On Sunday I took to it with a knife, dicing up a gallon ziploc full of bits, and mostly filling another with larger chunks. These went into the freezer to make pot pie and other yummy things later. I removed the skin (and attached quills, ahem) and fed it to the cats and dog, and broke the remainder up and put it in my roaster thing. Does anybody know the name for that? My mom used to call it "the Nesco", but this one isn't a Nesco brand. It's like a giant, rectangular, steel, thermostatically-controlled crockpot. Great for roasting, and making big bunches of whatever. Anyways, into this contraption went the skinless bird - lots of meat, and all the bones. I turned it to just over boiling (212 degrees or so) and let it simmer that day. And night. And yesterday. Wait, did it really cook that long? Hm. Well, as long as it's kept at least 140 (the magic bacteria-inhibiting temperature) it's fine. I didn't boil it all that time, but kept it hot. This morning I turned it off for a few hours, and then did the tedious task of separating everything within it. I get out several bowls of varying sizes, and sort accordingly: Bones Which Might Kill The Dog (Hubby requests I not feed her such, otherwise I would), Nice Meat Which We Will Eat, and Weird Creepy Stuff For The Dog. What's left is a murky, bit-infused broth, which is remedied by pouring through strainers/sieves/filters until it's fairly nice. This is a step my mom didn't (doesn't?) do, and it's made all the difference in the world to me in the palatability of homemade soups. I'm also much pickier between Meat and Weird Creepies. (Sorry Mom)
At this point I looked at the clock and freaked out because we were making an unusual Tuesday trip to town - consisting of grocery shopping at Costco, portrait-taking at Sears, and a dentist appointment. And if that's not a perfect schedule for a masochist, I don't know what is. But don't worry: we survived, if barely. Organique only screamed and cried when it was her turn to have her picture taken. And ran around. And left the studio. And tripped and banged her head, which of course, resulted in more screaming and crying, only this time with a nice mark upon her forehead.
But we were talking about soup. Tomorrow I will dice some carrots, de-insecticide some celery, then dice it, cut up an onion, toss in some (more) bay leaves, thyme, maybe savory or sage, and eventually some peas, and have tastey soup. Oh, and probably some barley, and a pound of salt. Hubby doesn't think it's food if a spoon can't stand straight up in a bowl of it. I don't think it's food if it isn't nicely salted.
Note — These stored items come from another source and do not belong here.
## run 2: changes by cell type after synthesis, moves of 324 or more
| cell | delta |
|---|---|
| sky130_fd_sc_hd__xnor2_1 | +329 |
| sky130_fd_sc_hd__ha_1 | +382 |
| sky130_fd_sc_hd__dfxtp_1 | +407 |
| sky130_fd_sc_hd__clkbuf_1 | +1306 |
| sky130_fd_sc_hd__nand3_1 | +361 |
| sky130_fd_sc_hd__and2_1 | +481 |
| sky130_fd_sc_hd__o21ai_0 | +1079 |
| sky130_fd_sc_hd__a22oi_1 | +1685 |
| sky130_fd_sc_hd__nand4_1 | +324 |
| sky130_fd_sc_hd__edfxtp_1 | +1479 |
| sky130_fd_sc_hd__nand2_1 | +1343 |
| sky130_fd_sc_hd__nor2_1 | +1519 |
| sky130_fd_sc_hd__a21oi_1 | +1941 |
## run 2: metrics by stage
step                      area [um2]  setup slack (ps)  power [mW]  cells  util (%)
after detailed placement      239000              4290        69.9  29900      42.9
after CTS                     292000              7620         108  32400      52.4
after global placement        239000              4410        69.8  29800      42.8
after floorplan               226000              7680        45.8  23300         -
What follows belongs to an exercise in optimizing a design on an open flow for small area and a short achievable clock period; a production flow would make more cautious choices.
Function was checked by simulation only, so behaviour that the tests miss may differ from the original.
No activity file was given, so power comes from the tool's default toggle rates.

P:
// timer_top
module timer_top (
    input sys_clk,
    input sys_rst_n,
    input tim_psel,
    input tim_pwrite,
    input tim_penable,
    input [11:0] tim_paddr,
    input [31:0] tim_pwdata,
    input [3:0] tim_pstrb,
    input dbg_mode,
    output tim_int,
    output tim_pready,
    output tim_pslverr,
    output [31:0] tim_prdata
);
For scale: about 1100 cells after synthesis, roughly 12000 sq um of cells after synthesis.
==> flow/config.mk <==
export PLATFORM = sky130hd
export DESIGN_NAME = timer_top
export DESIGN_NICKNAME = timer_top
export VERILOG_FILES = /design/flow/design.v
export SDC_FILE = /design/flow/constraint.sdc
export NUM_CORES = 4
export LEC_CHECK = 0
export CAP_MARGIN = 20
export CORE_MARGIN = 2
export CORE_UTILIZATION = 75
export SETUP_SLACK_MARGIN = 2.2
export SLEW_MARGIN = 20
==> flow/constraint.sdc <==
create_clock -name core_clock -period 4.0 [get_ports {sys_clk}]
set_input_delay 0.8000 -clock core_clock [delete_from_list [all_inputs] [get_ports {sys_clk}]]
set_output_delay 0.8000 -clock core_clock [all_outputs]
set_load 0.01 [all_outputs]
standard.sh (not shown) runs the stock make flow with config.mk's settings and CLKGATE_MAP_FILE= SYNTH_SCRIPT=/design/flow/synth_recipe.tcl, a recipe that flattens the netlist after the stock synthesis.
==> flow/flow/run.sh <==
#!/bin/bash
# Standard ORFS layout (the standard.sh, standard synthesis unchanged) with:
#  - plain buf_1 port buffers instead of the delay-cell buffers buffer_ports
#    picks by default (timing repair upsizes them where needed),
#  - timing repair allowed to resize across cell footprints,
#  - larger clock-tree sink clusters without dummy loads.
# make's full output goes to flow_make.log; ORFS keeps each step's log under orfs/logs.
set -euo pipefail
bash standard.sh MATCH_CELL_FOOTPRINT=0 \
  "BUFFER_PORTS_ARGS=-buffer_cell sky130_fd_sc_hd__buf_1" \
  "CTS_ARGS=-sink_clustering_enable -repair_clock_nets -dont_use_dummy_load -sink_clustering_size 30 -sink_clustering_max_diameter 60" \
  finish > flow_make.log 2>&1
Here is what was changed in the inputs of Q compared with P.
==> flow/run.sh (new file) <==
#!/bin/bash
# synth_recipe.tcl (not shown) runs the flow's synth.tcl, then flattens the netlist and writes it again
# the make line also repeats each setting of config.mk as NAME=value (left out here)
make -C /OpenROAD-flow-scripts/flow DESIGN_CONFIG=/design/flow/config.mk WORK_HOME=/design/flow/orfs CLKGATE_MAP_FILE= SYNTH_SCRIPT=/design/flow/synth_recipe.tcl finish
diff --git a/flow/config.mk b/flow/config.mk
--- a/flow/config.mk
+++ b/flow/config.mk
@@ -10,2 +10,4 @@
-export CORE_UTILIZATION = 75
-export SETUP_SLACK_MARGIN = 2.2
+export CORE_UTILIZATION = 70
+export CTS_CLUSTER_DIAMETER = 60
+export CTS_CLUSTER_SIZE = 30
+export SETUP_SLACK_MARGIN = 2.1
removed: flow/flow/run.sh
removed: flow/standard.sh
--- outcome ---
- Q: full flow OK, the timing, DRC and antenna checks passed
- Taking P as the reference, in Q met2 layer usage reported by global route has decreased, storage element area now sits at about the same level, share of total power in the clock network increased 3.8 points, clock power grew by about 20%, die area shows an increase of 6.9%.
- In Q, the detailed placer's ending HPWL came out about 0.9% below the value in P.
- Of the two values seen for critical path endpoint, mid_ones[7] was produced by Q and pending by P.
- Of Q and P, the run reporting the higher first-pass GRT wire length was Q.
For R, these inputs were changed with respect to Q:
==> flow/flow/run.sh (new file) <==
#!/bin/bash
# Standard ORFS layout (the standard.sh, standard synthesis unchanged) with:
#  - plain buf_1 port buffers instead of the delay-cell buffers buffer_ports
#    picks by default (timing repair upsizes them where needed),
#  - timing repair allowed to resize across cell footprints,
#  - larger clock-tree sink clusters without dummy loads.
# make's full output goes to flow_make.log; ORFS keeps each step's log under orfs/logs.
set -euo pipefail
bash standard.sh MATCH_CELL_FOOTPRINT=0 \
  "BUFFER_PORTS_ARGS=-buffer_cell sky130_fd_sc_hd__buf_1" \
  "CTS_ARGS=-sink_clustering_enable -repair_clock_nets -dont_use_dummy_load -sink_clustering_size 30 -sink_clustering_max_diameter 60" \
  finish > flow_make.log 2>&1
==> flow/standard.sh (new file) <==
#!/bin/bash
# synth_recipe.tcl (not shown) runs the flow's synth.tcl, then flattens the netlist and writes it again
# the make line also repeats each setting of config.mk as NAME=value (left out here)
make -C /OpenROAD-flow-scripts/flow DESIGN_CONFIG=/design/flow/config.mk WORK_HOME=/design/flow/orfs CLKGATE_MAP_FILE= SYNTH_SCRIPT=/design/flow/synth_recipe.tcl "${@:-finish}"
diff --git a/flow/config.mk b/flow/config.mk
--- a/flow/config.mk
+++ b/flow/config.mk
@@ -11,3 +11 @@
-export CTS_CLUSTER_DIAMETER = 60
-export CTS_CLUSTER_SIZE = 30
-export SETUP_SLACK_MARGIN = 2.1
+export SETUP_SLACK_MARGIN = 2.3
removed: flow/run.sh
--- outcome ---
- Comparing R and Q, the lower ratio of cells with drive above 1 in the final layout was measured on Q.
- R vs Q: clock power down by a little under 10%
- R ended with more total number of nets in the final design than Q.
- The sequential share of layout area was comparable across R and Q.
- From Q to R the numbers moved as follows: clock network area share shrank by 0.58 points, clock power share shrank by 1.5 points.
Edits applied to the flow inputs when going from R to S:
diff --git a/flow/config.mk b/flow/config.mk
--- a/flow/config.mk
+++ b/flow/config.mk
@@ -10,2 +10,2 @@
-export CORE_UTILIZATION = 70
-export SETUP_SLACK_MARGIN = 2.3
+export CORE_UTILIZATION = 65
+export SETUP_SLACK_MARGIN = 2.2
Findings:
No stage failed in R, and the final checks on the layout all came back clean. S completed end to end with timing, DRC and antenna clean. [S] number of non-clock buffers in the layout fell 15 relative to R. Comparing R and S, share of cell area taken by multi-input logic gates is lower on S. R -> S: global-route wire length before repair increased by a few percent. In S relative to R, fmax had gone down slightly. Changes observed in S relative to R: total power went up by 0.11 mW; final HPWL from detailed placement +1200 um; core utilization went down 6.8 points; average wire per standard cell lost about 2.3%. Between R and S, the difference in combinational power is negligible.

Starting RTL as in the previous note.
export LEC_CHECK = 0
export CAP_MARGIN = 20
export CORE_MARGIN = 2
export CORE_UTILIZATION = 70
export SETUP_SLACK_MARGIN = 2.45
export SLEW_MARGIN = 20
create_clock -name core_clock -period 4.0 [get_ports {sys_clk}]
==> flow/flow/run.sh <==
#!/bin/bash
# Standard ORFS layout (the standard.sh, standard synthesis unchanged) with:
#  - plain buf_1 port buffers instead of the delay-cell buffers buffer_ports
#    picks by default (timing repair upsizes them where needed),
#  - timing repair allowed to resize across cell footprints,
#  - larger clock-tree sink clusters without dummy loads.
# make's full output goes to flow_make.log; ORFS keeps each step's log under orfs/logs.
set -euo pipefail
bash standard.sh MATCH_CELL_FOOTPRINT=0 \
  "BUFFER_PORTS_ARGS=-buffer_cell sky130_fd_sc_hd__buf_1" \
  "CTS_ARGS=-sink_clustering_enable -repair_clock_nets -dont_use_dummy_load -sink_clustering_size 30 -sink_clustering_max_diameter 60" \
  finish > flow_make.log 2>&1
The starting point finished clean.
==> next run, changes <==
Settings changed: SETUP_SLACK_MARGIN 2.45 to 2.1.
The new run finished with timing, DRC and antenna clean.
Via count fell by 5.5%.
Sequential share of layout area rose by 4.0 points.
Critical path depth rose by 3.
Sequential cell count is unchanged.
Sequential power barely changes.
Worst setup slack degrades by 110 ps.
Final cell count fell by 2.3%.
Cell area fell by 8.7%.
==> next run, changes <==
Settings changed: SETUP_SLACK_MARGIN 2.1 to 2.35.
Effect: The changed run went through all stages and came out clean; die area stays the same; worst setup slack is better by 84 ps; clock-buffer cell count is higher by 2; total power is higher by 2.4%; area after synthesis stays the same.
==> next run, changes <==
Settings changed: CORE_UTILIZATION 70 to 75, SETUP_SLACK_MARGIN 2.35 to 2.1.
The changed run finished clean.
Final cell count fell by 2.0%.
Sequential share of layout area is higher by 2.8 points.
Clock skew barely changes.
==> next run, changes <==
Settings changed: SETUP_SLACK_MARGIN 2.1 to 2.25.
Result:
- via count came out higher by 3.6%
- total power grows by 1.7%
- fmax decreases by 1.3%
- clock-buffer cell count increases by 1
- synthesized area does not change
- wire length is higher by 8.6%
- worst hold slack degrades by 45 ps
- non-clock buffer count rises by 5
- cell count goes up by 0.42%
This design comes from an exercise in tuning for small area, a short achievable clock period and few clock cycles per item on the open sky130 flow, not from production work. The RTL was checked by simulation tests, not by an equivalence proof against the original design.

// Divider_Modulo
module Divider_Modulo (clk, reset, mode, valid_in, divisor, dividend, result, valid_out);
Size in the first run: about 98 flip-flops, about 18000 um^2 of cells after synthesis.
clock: 25.0 ns
lec_check: 0
abc_area: 1
cap_margin: 20
core_margin: 2
core_utilization: 40
slew_margin: 20
synth_hierarchical: 1
standard.sh (not shown) runs the stock make flow with config.mk's settings and CLKGATE_MAP_FILE= SYNTH_SCRIPT=/design/flow/synth_recipe.tcl, a recipe that flattens the netlist after the stock synthesis.
==> flow/flow/run.sh <==
#!/bin/bash
set -euo pipefail
bash standard.sh synth > synth.log 2>&1
bash standard.sh SETUP_SLACK_MARGIN=14.5 TNS_END_PERCENT=0 SKIP_INCREMENTAL_REPAIR=1 finish > layout.log 2>&1
Testbench counts at the start, summed over its fixed seeds: cycles 8,000, items 4,000.
This design comes from an exercise in tuning for small area on the open sky130 flow, not from production work. Only simulation tests tie the RTL to the original design; equivalence was not proved.

==> design.v <==
module mult12x16 (
  input  logic [11:0] Din,
  input  logic [15:0] Coeff,
  output logic [27:0] Product
);
localparam XOR_VAL = 28'hFFFFFFF;
logic [15:0][27:0]  next_r;
logic [27:0] 	      next_r2;
logic [15:0]        b;
genvar  i;
integer j;
generate
  for (i=0; i < 16; i++) begin
    assign next_r[i] = (b[i] == 1) ? (Din << i) : 28'd0;
  end
endgenerate
always_comb begin
  if (Coeff[15]) begin
    b = (Coeff ^ XOR_VAL) + 16'd1;
    Product = (next_r2 ^ XOR_VAL) + 16'd1;
  end
  else begin
    b = Coeff;
    Product = next_r2;
  end
end
always_comb begin
  next_r2 = '0;
  for (j = 0; j < 16; j=j+1) begin
    next_r2 = next_r2 + next_r[j];
  end
end
endmodule
module fir_transpose #(
  parameter NUMTAPS = 32
)(
  input   logic               clk,             
  input   logic               rst_n,           
  input   logic [NUMTAPS-1:0][15:0]  coefficients,
  input   logic [11:0]        din,             
  output  logic [11:0]        dout             
);
logic signed  [NUMTAPS-1:0][27:0]  product_c;
logic signed  [NUMTAPS-1:0][27:0]  sum_r;
integer i;
integer l;
genvar  k;
generate
  for (k = 0; k < NUMTAPS; k=k+1) begin : generate_multipliers
    mult12x16 multiplier (
      .Din(din),
      .Coeff(coefficients[NUMTAPS-k-1]),
      .Product(product_c[k])
    );
  end
endgenerate
always_ff @(posedge clk or negedge rst_n) begin
  if (~rst_n) begin
    for (l = 0; l < NUMTAPS; l=l+1) begin
      sum_r[l] <= '0;
    end    
  end
  else begin
    sum_r[0] <= product_c[0];
    for (i = 1; i < NUMTAPS; i=i+1) begin
      sum_r[i] <= sum_r[i-1] + $signed(product_c[i]);
    end
  end
end
assign dout = sum_r[NUMTAPS-1][26:15];
endmodule
module fir_coeff_reg #(
  parameter NUMTAPS = 32
)(
  input   logic                      clk,
  input   logic                      rst_n,
  input   logic [7:0]                write_address,
  input   logic [15:0]               write_data,
  input   logic                      write_en,
  output  logic [NUMTAPS-1:0][15:0]  fir_coeff
);
integer i;
always_ff @(posedge clk or negedge rst_n) begin
  if (~rst_n) begin
    for (i = 0; i < NUMTAPS; i = i + 1) begin
      fir_coeff[i] <= '0;
    end
  end
  else begin
    for (i = 0; i < NUMTAPS; i = i + 1) begin
      if (write_en && write_address == 8'h50 + i) begin
        fir_coeff[i] <= write_data;
      end
    end
  end
end
endmodule
module fir_top (
  input   logic clk,
  input   logic rst_n,
  input   logic [11:0] din,
  output  logic [11:0] dout,
  input   logic        coef_we,
  input   logic [7:0]  coef_addr,
  input   logic [15:0] coef_data
);
logic [11:0]        din_r;
logic [11:0]        dout_r;
logic [31:0][15:0]  fir_coeff;
logic       [11:0]  fir_dout;
fir_transpose #(
  .NUMTAPS(32)
)
fir_filter (
  .clk(clk),
  .rst_n(rst_n),
  .coefficients(fir_coeff),
  .din(din_r),
  .dout(fir_dout)
);
fir_coeff_reg #(
  .NUMTAPS(32)
)
coeff_reg (
  .clk(clk),
  .rst_n(rst_n),
  .write_address(coef_addr),
  .write_data(coef_data),
  .write_en(coef_we),
  .fir_coeff(fir_coeff)
);
always_ff @(posedge clk or negedge rst_n) begin
  if (~rst_n) begin
    din_r   <= '0;
    dout_r  <= '0;
  end
  else begin
    din_r   <= din;
    dout_r  <= fir_dout;
  end
end
assign dout = dout_r;
endmodule
==> run.sh <==
#!/bin/bash
# synth_recipe.tcl (not shown) runs the flow's synth.tcl, then flattens the netlist and writes it again
# the make line also repeats each setting of config.mk as NAME=value (left out here)
make -C /OpenROAD-flow-scripts/flow DESIGN_CONFIG=/design/flow/config.mk WORK_HOME=/design/flow/orfs CLKGATE_MAP_FILE= SYNTH_SCRIPT=/design/flow/synth_recipe.tcl finish
==> config.mk <==
export PLATFORM = sky130hd
export DESIGN_NAME = fir_top
export DESIGN_NICKNAME = fir_top
export VERILOG_FILES = /design/flow/design.v
export SDC_FILE = /design/flow/constraint.sdc
export NUM_CORES = 4
export LEC_CHECK = 0
export CAP_MARGIN = 20
export CORE_MARGIN = 2
export CORE_UTILIZATION = 40
export SLEW_MARGIN = 20
==> constraint.sdc <==
create_clock -name core_clock -period 12.0 [get_ports {clk}]
set_input_delay 2.4000 -clock core_clock [delete_from_list [all_inputs] [get_ports {clk}]]
set_output_delay 2.4000 -clock core_clock [all_outputs]
set_load 0.01 [all_outputs]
Once upon a time I let my turkey carcasses end up in the trash. Now I never do (perhaps because so much effort and expense goes into raising and readying the buggers), and I encourage you to try it, if you haven't. It's wonderfully nutritious, perfect for the season, and makes several meals with the addition of a few cheap veggies and a grain.
Monday, December 01, 2008
Children need to know the difference between sharpie markers (used by Mama to label and date Ziplocs of leftovers) and dry-erase markers (used by Mama to mark up the refrigerator like a white board).
It would also be helpful for them to know that the latex-painted white back door IS NOT a white-board equivalent, as is the fridge.
My children (now) know these things.